A housing estate is a group of buildings built together as a single development. The exact form may vary from country to country. Accordingly, a housing estate is usually built by a single contractor, with only a few styles of house or building design, so they tend to be uniform in appearance. Generally housing estates are monotenure and provide social housing.
In Asian cities such as Singapore and Hong Kong, an estate may range from detached houses to high density tower blocks with or without commercial facilities; in Europe and America, these may take the form of town housing, or the older-style rows of terraced houses associated with the industrial revolution, detached or semi-detached houses with small plots of land around them forming gardens, and are frequently without commercial facilities.

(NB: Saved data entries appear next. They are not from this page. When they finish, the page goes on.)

$ cat config.mk
export PLATFORM = sky130hd
export DESIGN_NAME = rx_char_fifo
export DESIGN_NICKNAME = d
export VERILOG_FILES = /design/src/rtl/rx_fifo_pkg.sv /design/src/rtl/rx_fifo_store.sv /design/src/rtl/rx_fifo_timer.sv /design/src/rtl/rx_fifo_flags.sv /design/src/rtl/rx_char_fifo.sv
export SDC_FILE = /design/constraint.sdc
export NUM_CORES = 1
export LEC_CHECK = 0
export BUFFER_PORTS_ARGS = -buffer_cell sky130_fd_sc_hd__buf_4
export CAP_MARGIN = 20
export CORE_MARGIN = 10
export CORE_UTILIZATION = 50
export CTS_BUF_LIST = sky130_fd_sc_hd__clkbuf_4 sky130_fd_sc_hd__clkbuf_8
export CTS_CLUSTER_DIAMETER = 30
export DETAILED_ROUTE_END_ITERATION = 8
export PLACE_DENSITY = 0.68
export SYNTH_ARGS = -nofsm -noshare
export SYNTH_HDL_FRONTEND = slang
export SYNTH_SLANG_ARGS = --single-unit
$ cat constraint.sdc
create_clock -name clk -period 5.4 [get_ports clk]
set_input_delay 0.81 -clock clk [delete_from_list [all_inputs] [get_ports clk]]
set_output_delay 0.81 -clock clk [all_outputs]
set_load 0.05 [all_outputs]
$ cat src/rtl/rx_fifo_pkg.sv
package rx_fifo_pkg;

    typedef struct packed {
        logic       brk;
        logic       frm;
        logic       par;
        logic [7:0] data;
    } rx_word_t;

    // Threshold in characters for the two-bit select.
    function automatic int unsigned trig_bytes(input logic [1:0] sel);
        case (sel)
            2'b00:   return 1;
            2'b01:   return 4;
            2'b10:   return 8;
            default: return 14;
        endcase
    endfunction

    function automatic logic word_has_err(input rx_word_t w);
        return w.brk | w.frm | w.par;
    endfunction

endpackage

$ cat src/rtl/rx_fifo_store.sv
module rx_fifo_store
    import rx_fifo_pkg::*;
#(
    parameter int DEPTH = 16,
    parameter int CW    = $clog2(DEPTH + 1)
) (
    input  logic          clk,
    input  logic          rst,
    input  logic          clr,
    input  logic          cap_one,
    input  logic          push,
    input  rx_word_t      push_word,
    input  logic          pop_req,
    output rx_word_t      head_word,
    output logic [CW-1:0] count,
    output logic          acc_push,
    output logic          do_pop,
    output logic          overwrite,
    output logic          ovr_evt
);
    localparam int AW = $clog2(DEPTH);

    rx_word_t        mem [DEPTH];
    logic [AW-1:0]   wr_ptr, rd_ptr;
    logic [CW-1:0]   limit;
    logic            empty, at_limit;

    always_comb begin
        empty     = (count == '0);
        limit     = cap_one ? CW'(1) : CW'(DEPTH);
        at_limit  = (count >= limit);
        do_pop    = pop_req & ~empty & ~clr;
        acc_push  = push & ~clr & (~at_limit | do_pop);
        ovr_evt   = push & ~clr & at_limit & ~do_pop;
        overwrite = ovr_evt & cap_one;
        head_word = mem[rd_ptr];
    end

    always_ff @(posedge clk) begin
        if (acc_push)       mem[wr_ptr] <= push_word;
        else if (overwrite) mem[rd_ptr] <= push_word;
    end

    always_ff @(posedge clk) begin
        if (rst || clr) begin
            wr_ptr <= '0;
            rd_ptr <= '0;
            count  <= '0;
        end else begin
            if (acc_push) wr_ptr <= wr_ptr + AW'(1);
            if (do_pop)   rd_ptr <= rd_ptr + AW'(1);
            count <= count + CW'(acc_push) - CW'(do_pop);
        end
    end

    // occupancy never exceeds the depth
    a_r2_count_bound: assert property (@(posedge clk) disable iff (rst)
        count <= CW'(DEPTH));

    // a dropped write leaves the queue untouched
    a_r5_full_drop: assert property (@(posedge clk) disable iff (rst)
        (ovr_evt && !cap_one) |=> (count == $past(count)) && (head_word == $past(head_word)));

    // flush empties at the next edge
    a_r8_clear_empties: assert property (@(posedge clk) disable iff (rst)
        clr |=> (count == '0));

endmodule

$ cat src/rtl/rx_fifo_timer.sv
module rx_fifo_timer #(
    parameter int TMO_CHARS = 4,
    parameter int TW        = $clog2(TMO_CHARS + 1)
) (
    input  logic clk,
    input  logic rst,
    input  logic active,
    input  logic restart,
    input  logic tick,
    output logic tmo_flag
);
    logic [TW-1:0] cnt;
    logic          at_end;

    assign at_end   = (cnt == TW'(TMO_CHARS));
    assign tmo_flag = active & at_end;

    always_ff @(posedge clk) begin
        if (rst || restart || !active) cnt <= '0;
        else if (tick && !at_end)      cnt <= cnt + TW'(1);
    end

    // the flag can only appear on a counted character time
    a_r4_rise_on_tick: assert property (@(posedge clk) disable iff (rst)
        $rose(tmo_flag) |-> $past(tick));

    // traffic clears the flag
    a_r4_restart_clears: assert property (@(posedge clk) disable iff (rst)
        restart |=> !tmo_flag);

endmodule

$ cat src/rtl/rx_fifo_flags.sv
module rx_fifo_flags #(
    parameter int CW = 5
) (
    input  logic clk,
    input  logic rst,
    input  logic clr,
    input  logic inc,
    input  logic dec,
    input  logic ovr_evt,
    input  logic lsr_rd,
    output logic err_sum,
    output logic overrun
);
    logic [CW-1:0] err_cnt, err_cnt_nxt;

    always_comb begin
        if (clr) err_cnt_nxt = '0;
        else     err_cnt_nxt = err_cnt + CW'(inc) - CW'(dec);
    end

    always_ff @(posedge clk) begin
        if (rst) begin
            err_cnt <= '0;
            err_sum <= 1'b0;
            overrun <= 1'b0;
        end else begin
            err_cnt <= err_cnt_nxt;
            err_sum <= lsr_rd ? (err_cnt_nxt != '0) : (err_sum | inc);
            overrun <= ovr_evt | (overrun & ~lsr_rd);
        end
    end

    // a status read clears the sticky overrun
    a_r6_lsr_clears: assert property (@(posedge clk) disable iff (rst)
        (lsr_rd && !ovr_evt) |=> !overrun);

    // overrun is set by the event
    a_r6_ovr_sets: assert property (@(posedge clk) disable iff (rst)
        ovr_evt |=> overrun);

    // an accepted errored character sets the summary
    a_r7_sum_sets: assert property (@(posedge clk) disable iff (rst)
        inc |=> err_sum);

endmodule

$ cat src/rtl/rx_char_fifo.sv
module rx_char_fifo
    import rx_fifo_pkg::*;
#(
    parameter int DEPTH     = 16,
    parameter int TMO_CHARS = 4
) (
    input  logic       clk,
    input  logic       rst,
    input  logic       fifo_en,
    input  logic       fifo_clr,
    input  logic [1:0] trig_sel,
    input  logic       wr_valid,
    input  logic [7:0] wr_data,
    input  logic       wr_par_err,
    input  logic       wr_frame_err,
    input  logic       wr_brk,
    input  logic       rd_strobe,
    input  logic       lsr_rd,
    input  logic       char_tick,
    output logic [7:0] rd_data,
    output logic       head_par_err,
    output logic       head_frame_err,
    output logic       head_brk,
    output logic       data_ready,
    output logic [4:0] fill_count,
    output logic       trig_hit,
    output logic       tmo_flag,
    output logic       err_sum,
    output logic       overrun
);
    localparam int CW = $clog2(DEPTH + 1);

    rx_word_t      in_word, head_word;
    logic [CW-1:0] count, trig_lvl;
    logic          en_q, flush, acc_push, do_pop, overwrite, ovr_evt;
    logic          err_inc, err_dec, restart, tmo_raw;

    always_ff @(posedge clk) begin
        if (rst) en_q <= 1'b0;
        else     en_q <= fifo_en;
    end

    always_comb begin
        in_word = '{brk: wr_brk, frm: wr_frame_err, par: wr_par_err, data: wr_data};
        flush   = fifo_clr | (fifo_en != en_q);
        err_inc = (acc_push | overwrite) & word_has_err(in_word);
        err_dec = (do_pop | overwrite) & word_has_err(head_word);
        restart = acc_push | overwrite | do_pop | flush;
        trig_lvl = CW'(trig_bytes(trig_sel));
    end

    rx_fifo_store #(.DEPTH(DEPTH), .CW(CW)) u_store (
        .clk       (clk),
        .rst       (rst),
        .clr       (flush),
        .cap_one   (~fifo_en),
        .push      (wr_valid),
        .push_word (in_word),
        .pop_req   (rd_strobe),
        .head_word (head_word),
        .count     (count),
        .acc_push  (acc_push),
        .do_pop    (do_pop),
        .overwrite (overwrite),
        .ovr_evt   (ovr_evt)
    );

    rx_fifo_timer #(.TMO_CHARS(TMO_CHARS)) u_timer (
        .clk      (clk),
        .rst      (rst),
        .active   (fifo_en & (count != '0)),
        .restart  (restart),
        .tick     (char_tick),
        .tmo_flag (tmo_raw)
    );

    rx_fifo_flags #(.CW(CW)) u_flags (
        .clk     (clk),
        .rst     (rst),
        .clr     (flush),
        .inc     (err_inc),
        .dec     (err_dec),
        .ovr_evt (ovr_evt),
        .lsr_rd  (lsr_rd),
        .err_sum (err_sum),
        .overrun (overrun)
    );

    assign rd_data        = head_word.data;
    assign head_par_err   = head_word.par;
    assign head_frame_err = head_word.frm;
    assign head_brk       = head_word.brk;
    assign data_ready     = (count != '0);
    assign fill_count     = 5'(count);
    assign trig_hit       = fifo_en & (count >= trig_lvl);
    assign tmo_flag       = tmo_raw;

    // the single-register mode raises neither level nor timeout flag
    a_r9_legacy_quiet: assert property (@(posedge clk) disable iff (rst)
        !fifo_en |-> !tmo_flag);

    // a mode change empties the queue
    a_r10_mode_flush: assert property (@(posedge clk) disable iff (rst)
        (fifo_en != en_q) |=> (count == '0));

endmodule

==> results.md <==
Status:
- The flow ran to the end, and the final reports show no timing, DRC or antenna violations.

Logic synthesis:
- The netlist area before placement is 8490 µm².
- In this run, synthesis inferred 176 flip-flops with an integrated enable.
- The gate count after technology mapping is 479.
- The count of warnings emitted by yosys is 0.
- The average cell area after synthesis is 17.7 µm².
- After synthesis, the netlist uses 49 different library cells.
- Summed over all instances, the cell type with the most area after synthesis is edfxtp_1.
- The fraction of synthesis flops using an asynchronous set or reset pin is 0%.
- Counting every net in the synthesized netlist gives 525.
- The share of the synthesized area in the top cell type is 62.2%.
- In the synthesized netlist the dominant register cell turns out to be edfxtp_1.
- After synthesis, the cell types taking the most area are edfxtp_1 (62%), mux4_2 (14%), dfxtp_1 (6.6%).
- The most common cell in the synthesized netlist is edfxtp_1.
- The part of the Yosys area used for sequential elements is 68.8%.
- The synthesized design contains 204 register bits.
- The commonest cells after synthesis are edfxtp_1 (176), mux4_2 (53), nor2_1 (32), dfxtp_1 (28), inv_1 (24).

STA:
- Final hold analysis gives a worst-case slack of 0.472 ns.
- Measured against its own limit, the worst slew margin works out to 35.3%.
- The transition time at the pin with the least slew margin is 0.971 ns.
- Setup repair after global routing left no endpoint under its margin.
- The number of max-slew violations in the final report was 0.
- Setup violations remaining at the end of the flow were counted as 0.
- The clock period minus worst slack is 4.25 ns.
- For this run, the top clock speed supported by timing is 235 MHz.
- The summed negative setup slack over all endpoints is 0 ns.
- Across the routed clock network, the largest skew measured is 0.0281 ns.
- The count of final hold-check violations came to 0.
- The portion of the clock cycle consumed by the worst path in the final layout is 78.7%.

Setup path:
- The required time of the critical path is 5.82 ns.
- The maximum fanout along the worst path is 22.
- STA classifies the critical path endpoint as a flip-flop.
- Data on the critical path arrives at its endpoint at 4.66 ns.
- The startpoint kind of the worst setup timing path is a flip-flop.
- By startpoint and endpoint, the worst setup path is classified as reg -> reg.

Global routing:
- The pin count of the biggest net entering global routing is 27.
- The first global-routing pass estimated 28000 µm of wire.
- Global routing finished with a remaining overflow of 0.
- The number of antenna violations at the first check in global routing is 0.
- The via count of the first global-routing pass came to 4974.
- In the global route stage, overall resource usage came out at 16.4%.

Power:
- In this run the power density over the cells is 350 nW/µm².
- Summed over all cells, the static leakage comes to 3.32 nW.
- The worst IR drop on VDD is 0.167 mV.

Drt:
- In this run, the number of DRC markers left after iteration 0 of detailed routing was 368.
- Wires add up to 17800 µm.
- Dividing the detail-routed wire length by the instance count gives 22.0 µm.
- Detailed routing inserted a total of 4677 vias.
- For this run, design rule violations remaining after detail routing come to 0.
- The count of nets left with antenna violations once routing finished came out at 0.
- The average vias per placed instance is 5.77.
- The first detailed-routing pass ran for 5 iterations.

Die:
- The width of the die is 150 µm.
- Once the floorplan was initialized, standard cells occupied 51.0% of the core.
- The floorplan step defined a die boundary enclosing 22600 µm².
- The floorplan step set the die height to 150 µm.
- In this run the count of I/O pins placed on the die edge is 42.
- The row count is 47.
- The core region area is 16600 µm².

Clocking:
- For the worst-skew pair, the clock arrives at the later sink with an insertion delay of 0.53 ns.
- The number of post-CTS setup repair buffers is 0.
- Post-CTS repair changed the size of 0 cells.
- The maximum buffer depth of the clock tree is 3.
- The number of buffers inserted for hold repair after clock tree synthesis is 0.
- The total CTS buffers is 41.
- Clock-pin slew was measured on the worst setup and hold paths at 0.06 ns.
- CTS placed an instance of clkbuf_8 at the clock tree root.
- In this run the number of H-tree levels came out at 2.
- TritonCTS built the clock tree.
- The clock drives 204 sinks.

Final layout:
- The count of cells in the finished layout, fillers not included, comes to 810.
- The net count of the finished layout is 610.
- The number of diodes is 0.
- The share of final-layout standard cells stronger than drive strength 1 is 32.7%.
- The area growth from synthesis to layout is 18.6%.
- The post-route cell area is 10100 µm².
- The number of filler cells placed in the layout is 1221.

Placement:
- The count of buffers added on input and output ports is 41.
- The post-detailed-placement half-perimeter wirelength is 11100 µm.
- The number of placed instances, taps included, is 741.
- Once placement finished, the instance area stood at 9180 µm².
- The congestion estimate from routability-driven global placement came to 0.790.

Worst hold path:
- The path class of the lowest-slack min-delay path is in -> reg.

Job:
- The tool flagged a number of max-cap violations equal to 0.
-- stage by stage --
stage | worst slack [ns] | power, mW | utilization, %
finish | 1.15 | 3.52 | 60.5
global route | 0.805 | 3.64 | 60.5
CTS | 1.06 | 3.56 | 60.5
detailed placement | 1.07 | 1.85 | 55.2
global placement | 1.27 | 1.84 | 55.1
floorplan | 1.42 | 1.80 | -
-- cell usage in the layout, fill, tap and decap left out, types with 2 or more instances in the layout --
cell type and instances:
dfxtp_2 2, fa_1 2, a2111oi_0 2, inv_1 24, nand4_1 6, clkbuf_8 42
a21oi_1 19, xor2_1 6, clkinv_4 2, nor2b_1 5, nand3_1 7, xnor2_1 9
a211oi_1 2, nand2b_1 4, ha_1 23, dfxtp_1 26, o22ai_1 8, clkbuf_4 7
clkinv_2 5, nor3_1 2, and4b_1 2, clkinvlp_4 3, and3_1 2, edfxtp_1 176
o21ai_0 2, nand2_1 12, nand3b_1 6, mux2i_1 3, clkinv_1 3, mux4_2 53
nor2_1 32, bufinv_16 6, buf_4 61, o32ai_4 2, nor4b_1 2, or3_1 2
-- path summary, 6_finish.rpt --
check	startpoint	end	cells after the start	slack (ns)
min reg2reg	u_flags.overrun$_SDFF_PP0_	u_flags.overrun$_SDFF_PP0_	2	0.47
max reg2reg	flip-flop	u_flags.err_sum$_SDFF_PP0_	15	1.15
max	flip-flop	u_flags.err_sum$_SDFF_PP0_	15	1.15
min	rst	u_flags.err_sum$_SDFF_PP0_	2	0.47
-- routing by layer --
metal / global-route usage (%) / part of all wire (%) / wire length [µm]
met5: 0 / 0 / 0
met2: 26.5 / 49 / 8710
met1: 20.7 / 41 / 7310
met4: 6.85 / 3.4 / 607
met3: 4.32 / 6.8 / 1210
-- sequential cells by signal, summed over array words and instances (netlist names), named ones only --
name             count
en_q                 1
u_flags.err_cnt      5
u_flags.err_sum      1
u_flags.overrun      1
u_store.mem        176
u_store.wr_ptr       4
u_store.rd_ptr       4
u_timer.cnt          3
u_store.count        5
-- layout make-up --
| class | instances | area, µm² | area share (%) |
|---|---|---|---|
| clock buffer | 49 | 631 | 6.26 |
| clock inverter | 20 | 265 | 2.63 |
| timing repair buffer | 62 | 462 | 4.58 |
| multi-input combinational | 231 | 2500 | 24.9 |
| tap | 220 | 275 | 2.73 |
| sequential | 204 | 5850 | 58.0 |
| inverter | 24 | 90.1 | 0.894 |
-- report_power, final --
group          switching, mW  internal, mW  total (mW)
clock                  0.645          1.06        1.71
sequential           0.00236          1.72        1.72
combinational         0.0629        0.0342      0.0972
total                  0.710          2.81        3.52
-- logic make-up after synthesis --
family / after synthesis / share of synthesized area, %
buf+inv: 44 / 2.14
xor+xnor: 15 / 1.55
mux: 56 / 14.4
compound gates: 45 / 3.48
fa+ha+maj: 25 / 3.86
simple gates: 90 / 5.76
flops: 204 / 68.8
-- worst max-delay path, stage by stage (launching register included) --
cell and delay, ns:
dfxtp_2 0.86, mux4_2 0.60, nor2b_1 0.14, a211oi_1 0.23, a21oi_1 0.10, o32a_1 0.42, ha_1 0.27, inv_1 0.06
ha_1 0.15, inv_1 0.05, fa_1 0.41, nor2b_1 0.13, o21ai_0 0.10, a21oi_1 0.21, nor4b_1 0.08, a2111oi_0 0.33
(Power assumes the default switching activity.)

Housing estates are the usual form of residential design used in new towns, where estates are designed as an autonomous suburb, centred around a small commercial centre. Such estates are usually designed to minimise through-traffic flows, and to provide recreational space in the form of parks and greens.
This word usage may have arisen from an area of housing being built on what had been a country estate as towns and cities expanded in and after the 19th century. Reduction of the phrase to mere "estate" is common in Britain, especially when prefigured by the specific name, but is not so called in America.

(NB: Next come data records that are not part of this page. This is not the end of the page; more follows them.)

`config.mk`:
```
export PLATFORM = sky130hd
export DESIGN_NAME = link_init_recovery
export DESIGN_NICKNAME = d
export VERILOG_FILES = /design/src/rtl/link_init_recovery.sv
export SDC_FILE = /design/constraint.sdc
export NUM_CORES = 1
export LEC_CHECK = 0
export BUFFER_PORTS_ARGS = -buffer_cell sky130_fd_sc_hd__clkbuf_2
export CORE_ASPECT_RATIO = 1.25
export CORE_UTILIZATION = 30
export DETAILED_ROUTE_END_ITERATION = 8
export GPL_TIMING_DRIVEN = 0
export PLACE_DENSITY = 0.51
export SYNTH_ARGS = -nofsm -noshare
export SYNTH_HDL_FRONTEND = slang
export SYNTH_SLANG_ARGS = --single-unit
```
`constraint.sdc`:
```
create_clock -name clk -period 2.5 [get_ports clk]
set_clock_uncertainty 0.1 [all_clocks]
set_input_delay 0.375 -clock clk [delete_from_list [all_inputs] [get_ports clk]]
set_output_delay 0.375 -clock clk [all_outputs]
set_load 0.005 [all_outputs]
```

Housing estates were produced by either local corporations or by private developers. The former tended to be a means of producing public housing leading to monotenure estates full of council houses and therefore known as "council estates".

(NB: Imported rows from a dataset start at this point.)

===== config.mk =====
export PLATFORM = sky130hd
export DESIGN_NAME = refresh_power_mgr
export DESIGN_NICKNAME = d
export VERILOG_FILES = /design/src/rtl/rpm_pkg.sv /design/src/rtl/rpm_refresh_timer.sv /design/src/rtl/rpm_delay_timer.sv /design/src/rtl/rpm_mode_fsm.sv /design/src/rtl/refresh_power_mgr.sv
export SDC_FILE = /design/constraint.sdc
export NUM_CORES = 1
export LEC_CHECK = 0
export BUFFER_PORTS_ARGS = -buffer_cell sky130_fd_sc_hd__buf_2
export CAP_MARGIN = 20
export CORE_MARGIN = 5
export CORE_UTILIZATION = 60
export CTS_CLUSTER_DIAMETER = 30
export DETAILED_ROUTE_END_ITERATION = 16
export PLACE_DENSITY = 0.95
export SYNTH_ARGS = -nofsm -noshare
export SYNTH_HDL_FRONTEND = slang
export SYNTH_SLANG_ARGS = --single-unit

===== constraint.sdc =====
create_clock -name clk -period 5.8 [get_ports clk]
set_input_delay 1.45 -clock clk [delete_from_list [all_inputs] [get_ports clk]]
set_output_delay 1.45 -clock clk [all_outputs]
set_load 0.01 [all_outputs]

In addition, the problems incurred by the early attempts at high density tower-block housing turned people away from this style of living. The resulting demand for land has seen many towns and cities increase enormously in size for only moderate increases in population. This has been largely at the expense of rural and greenfield land. There is now much evidence coming to light of a severe and detrimental impact on the environment as a result, partly from the change of land use caused by the estates themselves, and partly because most estates encourage rather than discourage the use of the car for transport. Recently, there has been some effort to address this problem by banning the development of out-of-town commercial developments, and encouraging the reuse of brownfield or previously developed sites for residential building. Nevertheless the demand for housing continues to rise, and in the UK at least has precipitated a significant housing crisis.
In the UK the post war New towns were constructed en masse from housing estates rather than as organic growth from a population centre.
There is currently some controversy over the "wall effect" caused by uniform high-rise developments which adversely impact air circulation.. In-fill developments will tend to done by smaller developers with less capital. These will be smaller in scale, and less prone to the wall effect.
Since the mid 1990s, private developers have been incorporating leisure facities which incorporate clubhouse facilities: namely swimming pools, tennis courts, function rooms in their more up-market developments. The most recent examples would also be equipped with cinemas, dance studios, cigar-rooms.